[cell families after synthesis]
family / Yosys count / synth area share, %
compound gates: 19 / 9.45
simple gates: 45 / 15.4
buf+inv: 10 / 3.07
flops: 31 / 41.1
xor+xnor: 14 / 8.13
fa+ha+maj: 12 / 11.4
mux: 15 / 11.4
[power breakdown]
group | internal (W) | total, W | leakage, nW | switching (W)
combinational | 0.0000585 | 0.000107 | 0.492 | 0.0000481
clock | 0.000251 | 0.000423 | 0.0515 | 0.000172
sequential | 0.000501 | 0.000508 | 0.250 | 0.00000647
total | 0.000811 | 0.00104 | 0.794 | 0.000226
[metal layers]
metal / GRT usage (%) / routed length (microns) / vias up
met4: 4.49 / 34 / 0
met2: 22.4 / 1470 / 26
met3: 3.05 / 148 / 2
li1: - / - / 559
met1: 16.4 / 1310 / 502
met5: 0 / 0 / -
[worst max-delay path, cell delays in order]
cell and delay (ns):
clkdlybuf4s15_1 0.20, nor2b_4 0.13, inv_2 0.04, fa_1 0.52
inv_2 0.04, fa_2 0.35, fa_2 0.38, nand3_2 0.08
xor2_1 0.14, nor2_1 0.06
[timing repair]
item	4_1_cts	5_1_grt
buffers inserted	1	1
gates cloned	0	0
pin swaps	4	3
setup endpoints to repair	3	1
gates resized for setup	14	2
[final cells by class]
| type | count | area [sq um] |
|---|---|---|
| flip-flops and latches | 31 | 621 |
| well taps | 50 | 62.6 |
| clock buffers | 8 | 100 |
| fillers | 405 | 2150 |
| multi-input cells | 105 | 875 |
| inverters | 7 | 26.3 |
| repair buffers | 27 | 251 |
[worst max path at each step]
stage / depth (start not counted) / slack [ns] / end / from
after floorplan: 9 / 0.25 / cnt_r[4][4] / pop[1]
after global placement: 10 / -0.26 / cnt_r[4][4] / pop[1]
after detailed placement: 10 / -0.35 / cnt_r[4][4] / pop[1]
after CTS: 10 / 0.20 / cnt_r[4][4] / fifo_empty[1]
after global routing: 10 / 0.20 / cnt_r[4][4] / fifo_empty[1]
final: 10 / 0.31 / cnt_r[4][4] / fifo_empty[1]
### config.mk
export PLATFORM = sky130hd
export DESIGN_NAME = bound_tracker
export DESIGN_NICKNAME = d
export VERILOG_FILES = /design/src/rtl/bound_tracker.sv
export SDC_FILE = /design/constraint.sdc
export NUM_CORES = 1
export LEC_CHECK = 0
export BUFFER_PORTS_ARGS = -buffer_cell sky130_fd_sc_hd__clkbuf_2
export CELL_PAD_IN_SITES_DETAIL_PLACEMENT = 1
export CELL_PAD_IN_SITES_GLOBAL_PLACEMENT = 2
export CORE_MARGIN = 2
export CORE_UTILIZATION = 40
export CTS_BUF_LIST = sky130_fd_sc_hd__clkbuf_16
export CTS_CLUSTER_SIZE = 25
export DETAILED_ROUTE_END_ITERATION = 10
export PLACE_DENSITY = 0.85
export SYNTH_ARGS = -nofsm -noshare
export SYNTH_HDL_FRONTEND = slang
export SYNTH_SLANG_ARGS = --single-unit
### constraint.sdc
create_clock -name clk -period 9.35 [get_ports clk]
set_input_delay 1.4025 -clock clk [delete_from_list [all_inputs] [get_ports clk]]
set_output_delay 1.4025 -clock clk [all_outputs]
set_load 0.1 [all_outputs]
===== config.mk =====
export PLATFORM = sky130hd
export DESIGN_NAME = uart_avalon_master_bridge
export DESIGN_NICKNAME = d
export VERILOG_FILES = /design/src/rtl/uart_avalon_master_bridge.sv
export SDC_FILE = /design/constraint.sdc
export NUM_CORES = 1
export LEC_CHECK = 0
export ABC_AREA = 1
export BUFFER_PORTS_ARGS = -buffer_cell sky130_fd_sc_hd__buf_2
export CAP_MARGIN = 20
export CORE_UTILIZATION = 40
export CTS_CLUSTER_SIZE = 8
export DETAILED_ROUTE_END_ITERATION = 6
export PLACE_DENSITY_LB_ADDON = 0.15
export RECOVER_POWER = 25
export SLEW_MARGIN = 40
export SYNTH_ARGS = -nofsm -noshare
export SYNTH_HDL_FRONTEND = slang
export SYNTH_SLANG_ARGS = --single-unit

===== constraint.sdc =====
create_clock -name clock -period 19 [get_ports clock]
set_clock_uncertainty 0.1 [all_clocks]
set_input_delay 4.75 -clock clock [delete_from_list [all_inputs] [get_ports clock]]
set_output_delay 4.75 -clock clock [all_outputs]
set_load 0.005 [all_outputs]

===== src/rtl/uart_avalon_master_bridge.sv =====
// UART-to-Avalon-MM master bridge: 8N1 'W'/'R' byte commands in, one bus access and reply out.
// Optional waitrequest watchdog is compiled in with `define UART_BRIDGE_TIMEOUT_EN.
module uart_avalon_master_bridge #(
  parameter int CLKS_PER_BIT   = 434,
  parameter int READ_LATENCY   = 1,
  parameter int TIMEOUT_CYCLES = 1024
) (
  input  logic        clock,
  input  logic        reset,
  input  logic        uart_RXD,
  output logic        uart_TXD,
  output logic [31:0] avm_address,
  output logic [31:0] avm_writedata,
  input  logic [31:0] avm_readdata,
  output logic        avm_write,
  output logic        avm_read,
  input  logic        avm_waitrequest,
  output logic        busy,
  output logic [2:0]  dbg_state
);

  // Avalon handshake: a request (avm_read or avm_write) with address/data is held
  // constant while avm_waitrequest is high and completes on the first clock edge
  // where avm_waitrequest is low; read data is taken READ_LATENCY edges after that.

  localparam int CNT_W = $clog2(CLKS_PER_BIT + 1);
  localparam int LAT_W = $clog2(READ_LATENCY + 1);
  localparam logic [CNT_W-1:0] BIT_LAST  = CNT_W'(CLKS_PER_BIT - 1);
  localparam logic [CNT_W-1:0] HALF_LAST = CNT_W'(CLKS_PER_BIT / 2 - 1);
  localparam logic [LAT_W-1:0] LAT_LAST  = LAT_W'(READ_LATENCY - 1);

  typedef enum logic [2:0] {
    S_IDLE, S_ADDR, S_DATA, S_BUS_WR, S_BUS_RD, S_RD_WAIT, S_RESP
  } state_t;

  typedef enum logic [1:0] {R_IDLE, R_START, R_DATA, R_STOP} rx_state_t;
  typedef enum logic [1:0] {T_IDLE, T_START, T_DATA, T_STOP} tx_state_t;

  state_t            state;
  rx_state_t         rx_st;
  tx_state_t         tx_st;

  logic              rx_meta, rx_sync, rx_prev;
  logic [CNT_W-1:0]  rx_cnt;
  logic [2:0]        rx_bits;
  logic [7:0]        rx_shift;
  logic              rx_dv;

  logic [CNT_W-1:0]  tx_cnt;
  logic [2:0]        tx_bits;
  logic [7:0]        tx_shift;
  logic              tx_req;
  logic [7:0]        tx_byte;

  logic              is_write;
  logic [1:0]        byte_cnt;
  logic [LAT_W-1:0]  lat_cnt;
  logic [31:0]       resp_data;
  logic [2:0]        resp_len;
  logic [2:0]        resp_idx;

`ifdef UART_BRIDGE_TIMEOUT_EN
  localparam int TO_W = $clog2(TIMEOUT_CYCLES + 1);
  localparam logic [TO_W-1:0] TO_LAST = TO_W'(TIMEOUT_CYCLES - 1);
  logic [TO_W-1:0]   to_cnt;
`endif

  assign busy      = (state != S_IDLE);
  assign dbg_state = state;

  // RX engine: a frame starts only on a high-to-low transition of the synchronised line.
  always_ff @(posedge clock or posedge reset) begin
    if (reset) begin
      rx_meta  <= 1'b1;
      rx_sync  <= 1'b1;
      rx_prev  <= 1'b1;
      rx_st    <= R_IDLE;
      rx_cnt   <= '0;
      rx_bits  <= '0;
      rx_shift <= '0;
      rx_dv    <= 1'b0;
    end else begin
      rx_meta <= uart_RXD;
      rx_sync <= rx_meta;
      rx_prev <= rx_sync;
      rx_dv   <= 1'b0;
      case (rx_st)
        R_IDLE: begin
          rx_cnt  <= '0;
          rx_bits <= '0;
          if (rx_prev && !rx_sync) rx_st <= R_START;
        end
        R_START: begin
          if (rx_cnt == HALF_LAST) begin
            rx_cnt <= '0;
            rx_st  <= rx_sync ? R_IDLE : R_DATA;
          end else begin
            rx_cnt <= rx_cnt + 1'b1;
          end
        end
        R_DATA: begin
          if (rx_cnt == BIT_LAST) begin
            rx_cnt   <= '0;
            rx_shift <= {rx_sync, rx_shift[7:1]};
            if (rx_bits == 3'd7) rx_st <= R_STOP;
            else                 rx_bits <= rx_bits + 1'b1;
          end else begin
            rx_cnt <= rx_cnt + 1'b1;
          end
        end
        default: begin
          if (rx_cnt == BIT_LAST) begin
            rx_st <= R_IDLE;
            rx_dv <= rx_sync;
          end else begin
            rx_cnt <= rx_cnt + 1'b1;
          end
        end
      endcase
    end
  end

  always_ff @(posedge clock or posedge reset) begin
    if (reset) begin
      tx_st    <= T_IDLE;
      tx_cnt   <= '0;
      tx_bits  <= '0;
      tx_shift <= '0;
      uart_TXD <= 1'b1;
    end else begin
      case (tx_st)
        T_IDLE: begin
          tx_cnt  <= '0;
          tx_bits <= '0;
          if (tx_req) begin
            tx_shift <= tx_byte;
            uart_TXD <= 1'b0;
            tx_st    <= T_START;
          end
        end
        T_START: begin
          if (tx_cnt == BIT_LAST) begin
            tx_cnt   <= '0;
            uart_TXD <= tx_shift[0];
            tx_st    <= T_DATA;
          end else begin
            tx_cnt <= tx_cnt + 1'b1;
          end
        end
        T_DATA: begin
          if (tx_cnt == BIT_LAST) begin
            tx_cnt <= '0;
            if (tx_bits == 3'd7) begin
              uart_TXD <= 1'b1;
              tx_st    <= T_STOP;
            end else begin
              tx_bits  <= tx_bits + 1'b1;
              tx_shift <= {1'b0, tx_shift[7:1]};
              uart_TXD <= tx_shift[1];
            end
          end else begin
            tx_cnt <= tx_cnt + 1'b1;
          end
        end
        default: begin
          if (tx_cnt == BIT_LAST) tx_st <= T_IDLE;
          else                    tx_cnt <= tx_cnt + 1'b1;
        end
      endcase
    end
  end

  // Command FSM; received bytes are only consumed in IDLE/ADDR/DATA, so anything
  // arriving during the bus access or the reply is dropped.
  always_ff @(posedge clock or posedge reset) begin
    if (reset) begin
      state         <= S_IDLE;
      avm_address   <= '0;
      avm_writedata <= '0;
      avm_write     <= 1'b0;
      avm_read      <= 1'b0;
      is_write      <= 1'b0;
      byte_cnt      <= '0;
      lat_cnt       <= '0;
      resp_data     <= '0;
      resp_len      <= '0;
      resp_idx      <= '0;
      tx_req        <= 1'b0;
      tx_byte       <= '0;
`ifdef UART_BRIDGE_TIMEOUT_EN
      to_cnt        <= '0;
`endif
    end else begin
      tx_req <= 1'b0;
      case (state)
        S_IDLE: begin
          byte_cnt <= '0;
          if (rx_dv && (rx_shift == 8'h57 || rx_shift == 8'h52)) begin
            is_write <= (rx_shift == 8'h57);
            state    <= S_ADDR;
          end
        end
        S_ADDR: begin
          if (rx_dv) begin
            avm_address <= {rx_shift, avm_address[31:8]};
            byte_cnt    <= byte_cnt + 1'b1;
            if (byte_cnt == 2'd3) begin
`ifdef UART_BRIDGE_TIMEOUT_EN
              to_cnt <= '0;
`endif
              if (is_write) begin
                state <= S_DATA;
              end else begin
                avm_read <= 1'b1;
                state    <= S_BUS_RD;
              end
            end
          end
        end
        S_DATA: begin
          if (rx_dv) begin
            avm_writedata <= {rx_shift, avm_writedata[31:8]};
            byte_cnt      <= byte_cnt + 1'b1;
            if (byte_cnt == 2'd3) begin
              avm_write <= 1'b1;
              state     <= S_BUS_WR;
            end
          end
        end
        S_BUS_WR: begin
          if (!avm_waitrequest) begin
            avm_write <= 1'b0;
            resp_data <= 32'h0000_004B;
            resp_len  <= 3'd1;
            resp_idx  <= '0;
            state     <= S_RESP;
          end
`ifdef UART_BRIDGE_TIMEOUT_EN
          else if (to_cnt == TO_LAST) begin
            avm_write <= 1'b0;
            resp_data <= 32'h0000_00EE;
            resp_len  <= 3'd1;
            resp_idx  <= '0;
            state     <= S_RESP;
          end else begin
            to_cnt <= to_cnt + 1'b1;
          end
`endif
        end
        S_BUS_RD: begin
          if (!avm_waitrequest) begin
            avm_read <= 1'b0;
            lat_cnt  <= '0;
            state    <= S_RD_WAIT;
          end
`ifdef UART_BRIDGE_TIMEOUT_EN
          else if (to_cnt == TO_LAST) begin
            avm_read  <= 1'b0;
            resp_data <= 32'h0000_00EE;
            resp_len  <= 3'd1;
            resp_idx  <= '0;
            state     <= S_RESP;
          end else begin
            to_cnt <= to_cnt + 1'b1;
          end
`endif
        end
        S_RD_WAIT: begin
          if (lat_cnt == LAT_LAST) begin
            resp_data <= avm_readdata;
            resp_len  <= 3'd4;
            resp_idx  <= '0;
            state     <= S_RESP;
          end else begin
            lat_cnt <= lat_cnt + 1'b1;
          end
        end
        default: begin
          // tx_req is checked so a byte is never issued twice before the TX engine leaves idle.
          if (!tx_req && tx_st == T_IDLE) begin
            if (resp_idx == resp_len) begin
              state <= S_IDLE;
            end else begin
              tx_req    <= 1'b1;
              tx_byte   <= resp_data[7:0];
              resp_data <= {8'h00, resp_data[31:8]};
              resp_idx  <= resp_idx + 1'b1;
            end
          end
        end
      endcase
    end
  end

endmodule
<file path="config.mk">
export PLATFORM = sky130hd
export DESIGN_NAME = fetch_stage
export DESIGN_NICKNAME = d
export VERILOG_FILES = /design/src/rtl/arm_pkg.sv /design/src/rtl/if_id_reg.sv /design/src/rtl/fetch_stage.sv
export SDC_FILE = /design/constraint.sdc
export NUM_CORES = 1
export LEC_CHECK = 0
export ABC_AREA = 1
export BUFFER_PORTS_ARGS = -buffer_cell sky130_fd_sc_hd__buf_2
export CAP_MARGIN = 40
export CORE_ASPECT_RATIO = 0.75
export CORE_MARGIN = 4
export CORE_UTILIZATION = 55
export DETAILED_ROUTE_END_ITERATION = 12
export PLACE_DENSITY = 0.9
export SETUP_SLACK_MARGIN = 0.2
export SYNTH_ARGS = -nofsm -noshare
export SYNTH_HDL_FRONTEND = slang
export SYNTH_SLANG_ARGS = --single-unit
</file>
<file path="constraint.sdc">
create_clock -name clk -period 4.41 [get_ports clk]
set_input_delay 0.882 -clock clk [delete_from_list [all_inputs] [get_ports clk]]
set_output_delay 0.882 -clock clk [all_outputs]
set_load 0.005 [all_outputs]
</file>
•••••
Exercise prompt:
Set down precisely the lines above between the line holding "[final cells by class]" and the line holding "after global routing: 10", inclusive, and nothing beyond them.

Answer to this task:
[final cells by class]
| type | count | area [sq um] |
|---|---|---|
| flip-flops and latches | 31 | 621 |
| well taps | 50 | 62.6 |
| clock buffers | 8 | 100 |
| fillers | 405 | 2150 |
| multi-input cells | 105 | 875 |
| inverters | 7 | 26.3 |
| repair buffers | 27 | 251 |
[worst max path at each step]
stage / depth (start not counted) / slack [ns] / end / from
after floorplan: 9 / 0.25 / cnt_r[4][4] / pop[1]
after global placement: 10 / -0.26 / cnt_r[4][4] / pop[1]
after detailed placement: 10 / -0.35 / cnt_r[4][4] / pop[1]
after CTS: 10 / 0.20 / cnt_r[4][4] / fifo_empty[1]
after global routing: 10 / 0.20 / cnt_r[4][4] / fifo_empty[1]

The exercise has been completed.